Thursday, August 14-A Tentative Court Date

After 1 1/2 years of divorce process struggle, my lawyer called late this afternoon and informed me that a court date will be set tomorrow with the August 14 date available.

As usual Dow comes out ahead. He is off for the summer and professors are on a flex schedule, I must take time off from work. So I will lose a half day's pay at least. The court is in downtown Chicago and I work in Palatine for the IDT meeting that is held on Thursday. I may not make it to work that day at all, it depends on the time of the judge's availability. Dow doesn't have to appear but I do. Again Dow gets off without energy expended. As usual I show up to take responsibility as I did throughout our marriage. What a way to waste 32 years of one's life. Don't do it! Fight for your values and your faith and most importantly your feelings. These all are the core experience of being human, of being alive.
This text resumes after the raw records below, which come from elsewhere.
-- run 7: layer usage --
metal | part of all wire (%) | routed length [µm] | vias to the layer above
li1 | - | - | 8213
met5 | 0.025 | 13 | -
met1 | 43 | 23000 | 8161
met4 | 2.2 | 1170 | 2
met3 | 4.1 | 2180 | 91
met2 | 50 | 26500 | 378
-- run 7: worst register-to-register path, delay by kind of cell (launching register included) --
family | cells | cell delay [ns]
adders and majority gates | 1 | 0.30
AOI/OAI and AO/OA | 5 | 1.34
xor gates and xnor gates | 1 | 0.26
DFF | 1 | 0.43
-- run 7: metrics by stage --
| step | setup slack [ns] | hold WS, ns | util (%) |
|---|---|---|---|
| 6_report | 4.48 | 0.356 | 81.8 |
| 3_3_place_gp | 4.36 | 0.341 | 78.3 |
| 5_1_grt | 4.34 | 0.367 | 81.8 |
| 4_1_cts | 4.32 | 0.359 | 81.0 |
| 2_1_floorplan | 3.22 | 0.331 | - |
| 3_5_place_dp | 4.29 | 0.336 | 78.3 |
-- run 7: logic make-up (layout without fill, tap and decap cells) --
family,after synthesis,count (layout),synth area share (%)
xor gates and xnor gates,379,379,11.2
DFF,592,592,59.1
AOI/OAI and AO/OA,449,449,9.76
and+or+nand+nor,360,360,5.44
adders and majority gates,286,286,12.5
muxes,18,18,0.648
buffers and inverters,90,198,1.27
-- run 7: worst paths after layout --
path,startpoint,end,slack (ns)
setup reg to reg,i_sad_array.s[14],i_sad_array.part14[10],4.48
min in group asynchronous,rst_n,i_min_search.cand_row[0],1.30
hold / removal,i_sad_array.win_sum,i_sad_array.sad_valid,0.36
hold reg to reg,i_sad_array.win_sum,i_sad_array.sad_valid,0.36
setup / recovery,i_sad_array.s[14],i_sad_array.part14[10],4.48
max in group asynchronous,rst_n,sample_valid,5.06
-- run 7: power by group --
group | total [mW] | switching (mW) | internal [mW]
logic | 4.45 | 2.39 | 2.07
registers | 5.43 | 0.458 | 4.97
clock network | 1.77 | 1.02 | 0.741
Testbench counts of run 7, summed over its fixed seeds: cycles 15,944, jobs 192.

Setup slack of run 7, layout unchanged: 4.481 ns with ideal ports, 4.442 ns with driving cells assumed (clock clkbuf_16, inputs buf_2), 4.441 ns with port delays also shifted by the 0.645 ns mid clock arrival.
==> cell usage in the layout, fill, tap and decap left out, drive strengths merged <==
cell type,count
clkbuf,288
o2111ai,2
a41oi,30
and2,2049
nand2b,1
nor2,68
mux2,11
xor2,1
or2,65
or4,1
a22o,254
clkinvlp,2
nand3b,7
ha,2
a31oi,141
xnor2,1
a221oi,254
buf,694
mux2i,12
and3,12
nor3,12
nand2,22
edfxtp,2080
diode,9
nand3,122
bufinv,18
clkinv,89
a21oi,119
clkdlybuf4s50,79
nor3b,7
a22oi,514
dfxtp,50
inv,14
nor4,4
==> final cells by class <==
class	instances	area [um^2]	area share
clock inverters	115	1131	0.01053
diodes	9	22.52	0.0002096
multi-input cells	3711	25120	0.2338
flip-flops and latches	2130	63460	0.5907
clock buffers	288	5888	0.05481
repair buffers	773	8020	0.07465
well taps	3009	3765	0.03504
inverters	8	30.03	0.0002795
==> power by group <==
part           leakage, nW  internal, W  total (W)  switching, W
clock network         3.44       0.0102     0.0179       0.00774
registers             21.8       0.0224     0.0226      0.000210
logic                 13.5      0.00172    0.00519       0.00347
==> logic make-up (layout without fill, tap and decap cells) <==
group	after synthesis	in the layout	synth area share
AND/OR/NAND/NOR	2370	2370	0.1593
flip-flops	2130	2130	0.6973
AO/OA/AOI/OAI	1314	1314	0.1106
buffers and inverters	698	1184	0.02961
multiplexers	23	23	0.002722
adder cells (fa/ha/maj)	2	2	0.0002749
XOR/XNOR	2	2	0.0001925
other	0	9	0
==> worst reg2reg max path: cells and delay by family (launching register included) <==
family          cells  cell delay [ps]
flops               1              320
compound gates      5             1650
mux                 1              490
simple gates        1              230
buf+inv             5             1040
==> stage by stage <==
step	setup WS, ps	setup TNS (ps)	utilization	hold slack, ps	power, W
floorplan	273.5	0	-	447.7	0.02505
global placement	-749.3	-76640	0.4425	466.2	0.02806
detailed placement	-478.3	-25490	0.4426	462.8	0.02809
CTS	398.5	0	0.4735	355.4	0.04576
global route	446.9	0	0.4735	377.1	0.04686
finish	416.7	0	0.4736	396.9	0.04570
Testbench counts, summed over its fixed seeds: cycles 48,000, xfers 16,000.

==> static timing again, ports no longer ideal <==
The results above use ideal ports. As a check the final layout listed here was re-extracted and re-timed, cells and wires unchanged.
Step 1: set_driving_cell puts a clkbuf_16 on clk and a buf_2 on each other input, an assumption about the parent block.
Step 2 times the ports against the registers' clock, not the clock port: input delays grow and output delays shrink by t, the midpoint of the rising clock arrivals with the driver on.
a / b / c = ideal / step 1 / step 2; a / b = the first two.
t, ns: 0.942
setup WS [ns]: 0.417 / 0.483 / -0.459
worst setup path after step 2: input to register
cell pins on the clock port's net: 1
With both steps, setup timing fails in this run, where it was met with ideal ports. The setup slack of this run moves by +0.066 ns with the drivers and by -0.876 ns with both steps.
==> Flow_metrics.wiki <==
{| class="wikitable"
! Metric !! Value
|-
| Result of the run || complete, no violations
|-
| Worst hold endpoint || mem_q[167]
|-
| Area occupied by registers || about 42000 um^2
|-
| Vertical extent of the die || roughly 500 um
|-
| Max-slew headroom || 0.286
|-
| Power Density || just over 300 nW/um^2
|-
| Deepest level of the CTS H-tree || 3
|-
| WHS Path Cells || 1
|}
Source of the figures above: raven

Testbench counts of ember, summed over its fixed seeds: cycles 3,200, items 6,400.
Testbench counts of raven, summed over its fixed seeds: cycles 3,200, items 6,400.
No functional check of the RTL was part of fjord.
However, I could not believe it, but I must; Dow finessed Jason into signing off the time-shares something I had tried to have Jason do for 2 years. When Jason said he didn't want one of the time-shares, I asked him to sign off, sent papers but, of course, being as passive/aggressive as his father, I got no action nor comment. They are both emotional stone walls-except for anger.
Feelings so repressed, ignored, denied; both are unconscious of the experience of being human, that is owning and feeling and expressing emotions. Of course I was part of the problem as I held my own feelings in "to be a good Catholic Christian wife and mother."

I am both excited and sad as the day approaches.
Soon being single at age 65 1/2 will be my reality.
I know what I face, falling financial stability and changing life circumstances.
Yet, I trust in Godde as I always have done.
I know Godde and I will make a path where there has been none.
Doors will open where there is no door.

I have learned my lesson of life. I must take action if the emotional situation is hurting me. Doing nothing is deadly-it almost cost Jason his life and myself horrible emotional and spiritual suffering for over 30 years. Some days I can't believe that I am still standing. I consider it a miracle.

Rest in peace this night.
It is soon to be over. It is enough.